During its early operations, the broadcaster didn't have any professional TV studios, instead its radio studio was multipurposed for TV broadcasts. It was then decided that a new headquarters would be built in Motomachi (which started on November 5, 1960), adjacent to the Hiroshima Castle. On October 19, 1961, Radio Chugoku started broadcasting from its newly built headquarters.

On March 20, 1966, Chugoku Radio and Television began TV broadcasting in color. On April 1 of the same year, it started 24 hour TV broadcasts. The company was then renamed to Chugoku Broadcasting on April 1, 1967, to reflect its TV and radio operations. RCC continued to be used to refer to the company.

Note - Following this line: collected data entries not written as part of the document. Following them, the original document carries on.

`src/rtl/color_scan_pkg.sv`:
```
// Shared constants and types for the colour sensor scan controller.
// Optional build macro: COLOR_SCAN_HYST_EN (colour ID hysteresis, see top).
package color_scan_pkg;

  // Photodiode filter select codes, driven as {S2,S3}
  localparam logic [1:0] FILT_RED   = 2'b00;
  localparam logic [1:0] FILT_BLUE  = 2'b01;
  localparam logic [1:0] FILT_CLEAR = 2'b10;
  localparam logic [1:0] FILT_GREEN = 2'b11;

  // Published colour identifiers
  localparam logic [1:0] COL_NONE  = 2'd0;
  localparam logic [1:0] COL_RED   = 2'd1;
  localparam logic [1:0] COL_GREEN = 2'd2;
  localparam logic [1:0] COL_BLUE  = 2'd3;

  // Frequency scaling codes, driven as {S0,S1}
  localparam logic [1:0] SCALE_OFF = 2'b00;
  localparam logic [1:0] SCALE_20  = 2'b10;

  typedef enum logic [1:0] {
    ST_IDLE     = 2'd0,
    ST_SETTLE   = 2'd1,
    ST_GATE     = 2'd2,
    ST_CLASSIFY = 2'd3
  } state_t;

endpackage

```
`src/rtl/color_pulse_counter.sv`:
```
// Synchronises the asynchronous sensor output, detects rising edges and
// counts them into a saturating counter. The count output already includes
// an edge being accepted this cycle, so a snapshot taken on the last
// counting cycle does not lose the final edge.
module color_pulse_counter #(
  parameter int unsigned CNT_W = 16
) (
  input  logic             clock,
  input  logic             reset_n,
  input  logic             colorsignal,
  input  logic             clear,
  input  logic             count_en,
  output logic [CNT_W-1:0] count
);

  logic             r_sync1;
  logic             r_sync2;
  logic             r_prev;
  logic             r_edge;
  logic [CNT_W-1:0] r_count;
  logic             w_inc;

  assign w_inc = count_en & r_edge & ~(&r_count);
  assign count = r_count + {{(CNT_W-1){1'b0}}, w_inc};

  // Two-flop synchroniser followed by a registered rising-edge pulse
  always_ff @(posedge clock) begin
    if (!reset_n) begin
      r_sync1 <= 1'b0;
      r_sync2 <= 1'b0;
      r_prev  <= 1'b0;
      r_edge  <= 1'b0;
    end else begin
      r_sync1 <= colorsignal;
      r_sync2 <= r_sync1;
      r_prev  <= r_sync2;
      r_edge  <= r_sync2 & ~r_prev;
    end
  end

  // Saturating edge counter; clear has priority over counting
  always_ff @(posedge clock) begin
    if (!reset_n) begin
      r_count <= '0;
    end else if (clear) begin
      r_count <= '0;
    end else begin
      r_count <= count;
    end
  end

endmodule

```
`src/rtl/color_scan_ctrl.sv`:
```
// Colour sensor scan controller: steps the filter through red, blue, clear
// and green, counts sensor edges in a fixed gate window after a settle
// delay, then publishes the four counts plus a classified colour ID.
// Optional build macro: COLOR_SCAN_HYST_EN -- colour ID only changes after
// two consecutive scans agree on the new value.
//
// state       | meaning
// ST_IDLE     | sensor powered down, waiting for enable
// ST_SETTLE   | filter just changed, edges ignored
// ST_GATE     | counting edges for the current filter
// ST_CLASSIFY | one cycle, publish counts and colour ID on exit
module color_scan_ctrl
  import color_scan_pkg::*;
#(
  parameter int unsigned GATE_CYCLES   = 100000,
  parameter int unsigned SETTLE_CYCLES = 10000,
  parameter int unsigned CNT_W         = 16,
  parameter int unsigned MIN_CLEAR     = 50
) (
  input  logic             clock,
  input  logic             reset_n,
  input  logic             enable,
  input  logic             colorsignal,
  output logic             S0,
  output logic             S1,
  output logic             S2,
  output logic             S3,
  output logic [CNT_W-1:0] red_cnt,
  output logic [CNT_W-1:0] blue_cnt,
  output logic [CNT_W-1:0] clear_cnt,
  output logic [CNT_W-1:0] green_cnt,
  output logic [1:0]       color_id,
  output logic             sample_valid,
  output logic             busy
);

  localparam int unsigned TMR_MAX = (GATE_CYCLES > SETTLE_CYCLES) ? GATE_CYCLES : SETTLE_CYCLES;
  localparam int unsigned TMR_W   = $clog2(TMR_MAX + 1);
  localparam logic [TMR_W-1:0] SETTLE_LOAD = TMR_W'(SETTLE_CYCLES - 1);
  localparam logic [TMR_W-1:0] GATE_LOAD   = TMR_W'(GATE_CYCLES - 1);

  state_t           r_state, w_state_nxt;
  logic [1:0]       r_filt, w_filt_nxt;
  logic [TMR_W-1:0] r_timer, w_timer_nxt;
  logic [1:0]       w_scale, w_filt_code;
  logic             w_count_en;
  logic [CNT_W-1:0] w_count;
  logic             w_timer_zero, w_gate_done, w_abort, w_classify;
  logic [1:0]       w_cls;

  logic [CNT_W-1:0] r_slot [4];
  logic [CNT_W-1:0] r_red_cnt, r_blue_cnt, r_clear_cnt, r_green_cnt;
  logic [1:0]       r_color;
  logic             r_valid;

  assign w_timer_zero = (r_timer == '0);
  assign w_gate_done  = (r_state == ST_GATE) && enable && w_timer_zero;
  assign w_abort      = ((r_state == ST_SETTLE) || (r_state == ST_GATE)) && !enable;
  assign w_classify   = (r_state == ST_CLASSIFY);

  color_pulse_counter #(.CNT_W(CNT_W)) u_counter (
    .clock       (clock),
    .reset_n     (reset_n),
    .colorsignal (colorsignal),
    .clear       (!w_count_en),
    .count_en    (w_count_en),
    .count       (w_count)
  );

  // FSM state, filter index and down-counting phase timer
  always_ff @(posedge clock) begin
    if (!reset_n) begin
      r_state <= ST_IDLE;
      r_filt  <= FILT_RED;
      r_timer <= '0;
    end else begin
      r_state <= w_state_nxt;
      r_filt  <= w_filt_nxt;
      r_timer <= w_timer_nxt;
    end
  end

  // Next-state: settle then gate for each filter, classify after green
  always_comb begin
    w_state_nxt = r_state;
    w_filt_nxt  = r_filt;
    w_timer_nxt = r_timer;
    case (r_state)
      ST_IDLE: begin
        if (enable) begin
          w_state_nxt = ST_SETTLE;
          w_filt_nxt  = FILT_RED;
          w_timer_nxt = SETTLE_LOAD;
        end
      end
      ST_SETTLE: begin
        if (!enable) begin
          w_state_nxt = ST_IDLE;
        end else if (w_timer_zero) begin
          w_state_nxt = ST_GATE;
          w_timer_nxt = GATE_LOAD;
        end else begin
          w_timer_nxt = r_timer - TMR_W'(1);
        end
      end
      ST_GATE: begin
        if (!enable) begin
          w_state_nxt = ST_IDLE;
        end else if (w_timer_zero) begin
          if (r_filt == FILT_GREEN) begin
            w_state_nxt = ST_CLASSIFY;
          end else begin
            w_state_nxt = ST_SETTLE;
            w_filt_nxt  = r_filt + 2'd1;
            w_timer_nxt = SETTLE_LOAD;
          end
        end else begin
          w_timer_nxt = r_timer - TMR_W'(1);
        end
      end
      ST_CLASSIFY: begin
        if (enable) begin
          w_state_nxt = ST_SETTLE;
          w_filt_nxt  = FILT_RED;
          w_timer_nxt = SETTLE_LOAD;
        end else begin
          w_state_nxt = ST_IDLE;
        end
      end
      default: w_state_nxt = ST_IDLE;
    endcase
  end

  // Sensor control outputs and counter gating decoded from state
  always_comb begin
    w_scale     = SCALE_OFF;
    w_filt_code = FILT_RED;
    busy        = 1'b0;
    w_count_en  = 1'b0;
    if (r_state != ST_IDLE) begin
      w_scale     = SCALE_20;
      w_filt_code = r_filt;
      busy        = 1'b1;
    end
    if (r_state == ST_GATE) begin
      w_count_en = 1'b1;
    end
  end

  assign {S0, S1} = w_scale;
  assign {S2, S3} = w_filt_code;

  // Classify from the slot snapshots; ties resolve red, then green, then blue
  always_comb begin
    w_cls = COL_NONE;
    if (32'(r_slot[FILT_CLEAR]) >= MIN_CLEAR) begin
      if ((r_slot[FILT_RED] >= r_slot[FILT_GREEN]) && (r_slot[FILT_RED] >= r_slot[FILT_BLUE])) begin
        w_cls = COL_RED;
      end else if (r_slot[FILT_GREEN] >= r_slot[FILT_BLUE]) begin
        w_cls = COL_GREEN;
      end else begin
        w_cls = COL_BLUE;
      end
    end
  end

  // Per-filter slots, published counts and the one-cycle valid pulse
  always_ff @(posedge clock) begin
    if (!reset_n) begin
      for (int i = 0; i < 4; i++) r_slot[i] <= '0;
      r_red_cnt   <= '0;
      r_blue_cnt  <= '0;
      r_clear_cnt <= '0;
      r_green_cnt <= '0;
      r_valid     <= 1'b0;
    end else begin
      r_valid <= w_classify;
      if (w_gate_done) r_slot[r_filt] <= w_count;
      if (w_classify) begin
        r_red_cnt   <= r_slot[FILT_RED];
        r_blue_cnt  <= r_slot[FILT_BLUE];
        r_clear_cnt <= r_slot[FILT_CLEAR];
        r_green_cnt <= r_slot[FILT_GREEN];
      end
    end
  end

`ifdef COLOR_SCAN_HYST_EN
  logic [1:0] r_cand;
  logic       r_cand_vld;

  // Colour ID moves only when two consecutive classifications agree
  always_ff @(posedge clock) begin
    if (!reset_n) begin
      r_color    <= COL_NONE;
      r_cand     <= COL_NONE;
      r_cand_vld <= 1'b0;
    end else if (w_abort) begin
      r_cand_vld <= 1'b0;
    end else if (w_classify) begin
      if (w_cls == r_color) begin
        r_cand_vld <= 1'b0;
      end else if (r_cand_vld && (r_cand == w_cls)) begin
        r_color    <= w_cls;
        r_cand_vld <= 1'b0;
      end else begin
        r_cand     <= w_cls;
        r_cand_vld <= 1'b1;
      end
    end
  end
`else
  // Colour ID follows every classification
  always_ff @(posedge clock) begin
    if (!reset_n) begin
      r_color <= COL_NONE;
    end else if (w_classify) begin
      r_color <= w_cls;
    end
  end
`endif

  assign red_cnt      = r_red_cnt;
  assign blue_cnt     = r_blue_cnt;
  assign clear_cnt    = r_clear_cnt;
  assign green_cnt    = r_green_cnt;
  assign color_id     = r_color;
  assign sample_valid = r_valid;

endmodule

```
--- src/rtl/exp_pkg.sv ---
// Shared definitions for the iterative e^x engine.
//   ONE_FX      : 1.0 in the default Q16.16 format
//   exp_state_e : sequencer states
//   recip_fx    : round(2^frac_w / k), used to build the 1/k constant table
package exp_pkg;

    localparam int unsigned DATA_W_DEF  = 32;
    localparam int unsigned FRAC_W_DEF  = 16;
    localparam int unsigned N_TERMS_DEF = 12;

    localparam logic [DATA_W_DEF-1:0] ONE_FX = DATA_W_DEF'(1) << FRAC_W_DEF;

    typedef enum logic [1:0] {
        IDLE,
        MUL_X,
        MUL_R,
        DONE
    } exp_state_e;

    // Rounded fixed-point reciprocal of k; k == 0 has no reciprocal and maps to 0.
    function automatic longint unsigned recip_fx(input int unsigned k, input int unsigned frac_w);
        longint unsigned num;
        if (k == 0) return '0;
        num = 64'(1) << frac_w;
        return (num + 64'(k / 2)) / 64'(k);
    endfunction

endpackage

--- src/rtl/exp_term_mul.sv ---
// Signed fixed-point multiply: (a*b) >>> FRAC_W, truncated to DATA_W.
// Ports:
//   a, b    : signed DATA_W operands
//   prod_c  : truncated, arithmetically shifted product (combinational)
//   ovf_c   : shifted product does not fit in DATA_W signed (combinational)
module exp_term_mul #(
    parameter int unsigned DATA_W = 32,
    parameter int unsigned FRAC_W = 16
) (
    input  logic signed [DATA_W-1:0] a,
    input  logic signed [DATA_W-1:0] b,
    output logic signed [DATA_W-1:0] prod_c,
    output logic                     ovf_c
);

    localparam int unsigned P_W = 2 * DATA_W;

    logic signed [P_W-1:0] full;
    logic signed [P_W-1:0] shifted;
    logic        [P_W-DATA_W:0] top_bits;

    assign full     = $signed({{DATA_W{a[DATA_W-1]}}, a}) * $signed({{DATA_W{b[DATA_W-1]}}, b});
    assign shifted  = full >>> FRAC_W;
    assign prod_c   = shifted[DATA_W-1:0];

    // Fits only if everything above the kept sign bit is a copy of it.
    assign top_bits = shifted[P_W-1:DATA_W-1];
    assign ovf_c    = ~(&top_bits) & (|top_bits);

endmodule

--- src/rtl/exp_series_sequencer.sv ---
// Iterative fixed-point e^x: term_k = term_(k-1) * x / k, summed over N_TERMS
// terms through one time-shared multiplier (x in MUL_X, 1/k in MUL_R).
// Ports:
//   clk, rst            : clock, synchronous active-high reset
//   in_valid/in_ready   : operand handshake, in_ready only while idle
//   in_x                : signed Q(DATA_W-FRAC_W).FRAC_W operand
//   out_valid/out_ready : result handshake, result held until accepted
//   out_y               : e^x, saturated to max positive on overflow
//   out_ovf             : overflow seen anywhere while computing this result
// Build option: define EXP_EARLY_EXIT_EN to finish as soon as a term becomes zero.
module exp_series_sequencer
    import exp_pkg::*;
#(
    parameter int unsigned DATA_W  = DATA_W_DEF,
    parameter int unsigned FRAC_W  = FRAC_W_DEF,
    parameter int unsigned N_TERMS = N_TERMS_DEF
) (
    input  logic              clk,
    input  logic              rst,
    input  logic              in_valid,
    output logic              in_ready,
    input  logic [DATA_W-1:0] in_x,
    output logic              out_valid,
    input  logic              out_ready,
    output logic [DATA_W-1:0] out_y,
    output logic              out_ovf
);

    localparam int unsigned K_W = $clog2(N_TERMS);
    localparam logic signed [DATA_W-1:0] ONE     = DATA_W'(1) << FRAC_W;
    localparam logic signed [DATA_W-1:0] SAT_MAX = {1'b0, {(DATA_W-1){1'b1}}};

    exp_state_e state_q, state_d;

    logic signed [DATA_W-1:0] x_q, x_d;
    logic signed [DATA_W-1:0] term_q, term_d;
    logic signed [DATA_W-1:0] acc_q, acc_d;
    logic        [K_W-1:0]    k_q, k_d;
    logic                     ovf_q, ovf_d;

    logic              in_ready_d;
    logic              out_valid_d;
    logic [DATA_W-1:0] out_y_d;
    logic              out_ovf_d;

    logic signed [DATA_W-1:0] recip_tbl [N_TERMS];
    logic signed [DATA_W-1:0] mul_b;
    logic signed [DATA_W-1:0] prod_c;
    logic                     mul_ovf_c;
    logic signed [DATA_W-1:0] acc_sum;
    logic                     acc_ovf;
    logic                     last;

    // Constant 1/k table; entry 0 is never selected.
    for (genvar i = 0; i < N_TERMS; i++) begin : g_recip
        assign recip_tbl[i] = DATA_W'(recip_fx(i, FRAC_W));
    end

    // Single shared multiplier: second operand is x or 1/k depending on phase.
    assign mul_b = (state_q == MUL_R) ? recip_tbl[k_q] : x_q;

    exp_term_mul #(
        .DATA_W (DATA_W),
        .FRAC_W (FRAC_W)
    ) u_mul (
        .a      (term_q),
        .b      (mul_b),
        .prod_c (prod_c),
        .ovf_c  (mul_ovf_c)
    );

    // Accumulator add with signed overflow detection.
    assign acc_sum = acc_q + prod_c;
    assign acc_ovf = (acc_q[DATA_W-1] == prod_c[DATA_W-1]) && (acc_sum[DATA_W-1] != acc_q[DATA_W-1]);

`ifdef EXP_EARLY_EXIT_EN
    // Once a term is zero every later term is zero too.
    assign last = (k_q == K_W'(N_TERMS - 1)) || (prod_c == '0);
`else
    assign last = (k_q == K_W'(N_TERMS - 1));
`endif

    // Next-state and datapath update.
    always_comb begin
        state_d     = state_q;
        x_d         = x_q;
        term_d      = term_q;
        acc_d       = acc_q;
        k_d         = k_q;
        ovf_d       = ovf_q;
        in_ready_d  = in_ready;
        out_valid_d = out_valid;
        out_y_d     = out_y;
        out_ovf_d   = out_ovf;

        case (state_q)
            IDLE: begin
                if (in_valid && in_ready) begin
                    state_d    = MUL_X;
                    x_d        = in_x;
                    term_d     = ONE;
                    acc_d      = ONE;
                    k_d        = K_W'(1);
                    ovf_d      = 1'b0;
                    in_ready_d = 1'b0;
                    out_y_d    = '0;
                    out_ovf_d  = 1'b0;
                end
            end
            MUL_X: begin
                term_d  = prod_c;
                ovf_d   = ovf_q | mul_ovf_c;
                state_d = MUL_R;
            end
            MUL_R: begin
                term_d = prod_c;
                acc_d  = acc_sum;
                k_d    = k_q + K_W'(1);
                ovf_d  = ovf_q | mul_ovf_c | acc_ovf;
                if (last) begin
                    state_d     = DONE;
                    out_valid_d = 1'b1;
                    out_y_d     = ovf_d ? SAT_MAX : acc_sum;
                    out_ovf_d   = ovf_d;
                end else begin
                    state_d = MUL_X;
                end
            end
            DONE: begin
                if (out_ready) begin
                    state_d     = IDLE;
                    out_valid_d = 1'b0;
                    in_ready_d  = 1'b1;
                end
            end
            default: begin
                state_d = IDLE;
            end
        endcase
    end

    // State and output registers.
    always_ff @(posedge clk) begin
        if (rst) begin
            state_q   <= IDLE;
            x_q       <= '0;
            term_q    <= '0;
            acc_q     <= '0;
            k_q       <= '0;
            ovf_q     <= 1'b0;
            in_ready  <= 1'b1;
            out_valid <= 1'b0;
            out_y     <= '0;
            out_ovf   <= 1'b0;
        end else begin
            state_q   <= state_d;
            x_q       <= x_d;
            term_q    <= term_d;
            acc_q     <= acc_d;
            k_q       <= k_d;
            ovf_q     <= ovf_d;
            in_ready  <= in_ready_d;
            out_valid <= out_valid_d;
            out_y     <= out_y_d;
            out_ovf   <= out_ovf_d;
        end
    end

endmodule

Since the mid-60s, RCC produced documentaries with foreign productions. These include a documentary about Japanese immigrants in Hawaii in 1965, and a documentary about Hiroshima City and Volgograd becoming sister cities in 1968.

On April 15, 1970, Nippon Professional Baseball opening day, RCC aired the first color Hiroshima Toyo Carp local game broadcasts for its broadcast markets. Chugoku Broadcasting became an official broadcaster for airing highlights of the Hiroshima Flower Festival since it started in 1977.

RCC began using digital broadcasts on October 1, 2006, and ended analog broadcasts on July 24, 2011, alongside that of JOEE-TV.